[Dataset entries]
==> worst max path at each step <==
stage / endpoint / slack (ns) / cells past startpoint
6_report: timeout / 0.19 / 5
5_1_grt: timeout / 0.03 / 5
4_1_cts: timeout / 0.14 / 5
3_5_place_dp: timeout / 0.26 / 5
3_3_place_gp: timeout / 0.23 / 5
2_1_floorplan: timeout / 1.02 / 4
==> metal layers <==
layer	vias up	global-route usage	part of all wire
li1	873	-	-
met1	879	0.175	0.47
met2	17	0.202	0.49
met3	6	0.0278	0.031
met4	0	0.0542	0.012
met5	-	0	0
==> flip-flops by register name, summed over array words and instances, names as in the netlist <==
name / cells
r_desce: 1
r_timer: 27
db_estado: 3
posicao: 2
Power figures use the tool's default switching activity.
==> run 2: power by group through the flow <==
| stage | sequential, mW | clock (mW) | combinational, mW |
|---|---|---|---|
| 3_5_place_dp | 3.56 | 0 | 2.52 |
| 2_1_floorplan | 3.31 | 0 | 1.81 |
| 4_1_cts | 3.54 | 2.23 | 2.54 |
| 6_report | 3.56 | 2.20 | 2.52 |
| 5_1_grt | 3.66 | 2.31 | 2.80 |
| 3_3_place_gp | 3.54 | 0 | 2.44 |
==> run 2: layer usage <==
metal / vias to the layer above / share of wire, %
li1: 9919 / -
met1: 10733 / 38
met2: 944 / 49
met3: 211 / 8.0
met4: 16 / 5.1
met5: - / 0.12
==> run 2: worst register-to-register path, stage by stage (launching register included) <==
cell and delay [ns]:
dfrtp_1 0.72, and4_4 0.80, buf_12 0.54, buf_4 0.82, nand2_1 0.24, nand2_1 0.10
<file path="src/rtl/fetch_unit.sv">
// Instruction fetch stage: single-outstanding imem requests feeding a small FIFO.
// Optional backward-taken branch prediction via FETCH_BTFN_PREDICT_EN.
module fetch_unit #(
  parameter logic [31:0] RESET_PC  = 32'h0000_0000,
  parameter int          BUF_DEPTH = 2
) (
  input  logic        clk,
  input  logic        nrst,
  input  logic        fd_en,
  input  logic        redirect_valid,
  input  logic [31:0] redirect_pc,
  output logic        imem_req,
  output logic [31:0] imem_addr,
  input  logic        imem_ack,
  input  logic        imem_rvalid,
  input  logic [31:0] imem_rdata,
  output logic [31:0] instr_out,
  output logic [31:0] pc_out,
  output logic        instr_valid,
  output logic        chng2nop,
  output logic        fetch_stall
);

  localparam int AW = (BUF_DEPTH > 2) ? 2 : 1;
  localparam logic [AW:0] DEPTH = (AW+1)'(BUF_DEPTH);

  typedef enum logic [1:0] {
    IDLE,
    REQ,
    WAIT,
    FLUSH
  } state_t;

  state_t        state;
  state_t        state_nxt;
  logic [31:0]   fetch_pc;
  logic [31:0]   next_pc;
  logic [31:0]   buf_instr [BUF_DEPTH];
  logic [31:0]   buf_pc    [BUF_DEPTH];
  logic [AW-1:0] rd_ptr;
  logic [AW-1:0] wr_ptr;
  logic [AW:0]   count;
  logic          c2n;
  logic          push;
  logic          pop;
  logic          unused_bits;

`ifdef FETCH_BTFN_PREDICT_EN
  logic [31:0] b_imm;
  logic        btfn;
  assign b_imm = {{20{imem_rdata[31]}}, imem_rdata[7],
                  imem_rdata[30:25], imem_rdata[11:8], 1'b0};
  assign btfn  = (imem_rdata[6:0] == 7'b1100011) && imem_rdata[31];
  assign next_pc = btfn ? fetch_pc + b_imm : fetch_pc + 32'd4;
`else
  assign next_pc = fetch_pc + 32'd4;
`endif

  assign unused_bits = ^{redirect_pc[1:0], next_pc[1:0]};

  assign push = (state == WAIT) && imem_rvalid && !redirect_valid;
  assign pop  = fd_en && instr_valid && !redirect_valid;

  assign instr_valid = (count != '0);
  assign fetch_stall = !instr_valid;
  assign instr_out   = instr_valid ? buf_instr[rd_ptr] : 32'h0000_0013;
  assign pc_out      = instr_valid ? buf_pc[rd_ptr] : fetch_pc;
  assign imem_req    = (state == REQ);
  assign imem_addr   = {fetch_pc[31:2], 2'b00};
  assign chng2nop    = c2n;

  always_ff @(posedge clk) begin
    if (!nrst) begin
      state    <= IDLE;
      fetch_pc <= RESET_PC;
      rd_ptr   <= '0;
      wr_ptr   <= '0;
      count    <= '0;
      c2n      <= 1'b0;
    end else begin
      state <= state_nxt;
      c2n   <= redirect_valid;
      if (redirect_valid) begin
        fetch_pc <= {redirect_pc[31:2], 2'b00};
        rd_ptr   <= '0;
        wr_ptr   <= '0;
        count    <= '0;
      end else begin
        if (push) begin
          fetch_pc <= {next_pc[31:2], 2'b00};
          wr_ptr   <= wr_ptr + AW'(1);
        end
        if (pop) begin
          rd_ptr <= rd_ptr + AW'(1);
        end
        count <= count + (AW+1)'(push) - (AW+1)'(pop);
      end
    end
  end

  // Entry PC is the request PC: fetch_pc only moves on push.
  always_ff @(posedge clk) begin
    if (push) begin
      buf_instr[wr_ptr] <= imem_rdata;
      buf_pc[wr_ptr]    <= fetch_pc;
    end
  end

  always_comb begin
    state_nxt = state;
    unique case (state)
      IDLE: begin
        if (!redirect_valid && count < DEPTH) begin
          state_nxt = REQ;
        end
      end
      REQ: begin
        if (redirect_valid) begin
          state_nxt = imem_ack ? FLUSH : IDLE;
        end else if (imem_ack) begin
          state_nxt = WAIT;
        end
      end
      WAIT: begin
        // A response landing with the redirect is itself the discard.
        if (redirect_valid) begin
          state_nxt = imem_rvalid ? IDLE : FLUSH;
        end else if (imem_rvalid) begin
          state_nxt = IDLE;
        end
      end
      FLUSH: begin
        if (imem_rvalid) begin
          state_nxt = IDLE;
        end
      end
    endcase
  end

endmodule

</file>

* Try it *
Check every line of the records above for the string "worst". Copy those that hold it.

* Expected output *
==> worst max path at each step <==
==> run 2: worst register-to-register path, stage by stage (launching register included) <==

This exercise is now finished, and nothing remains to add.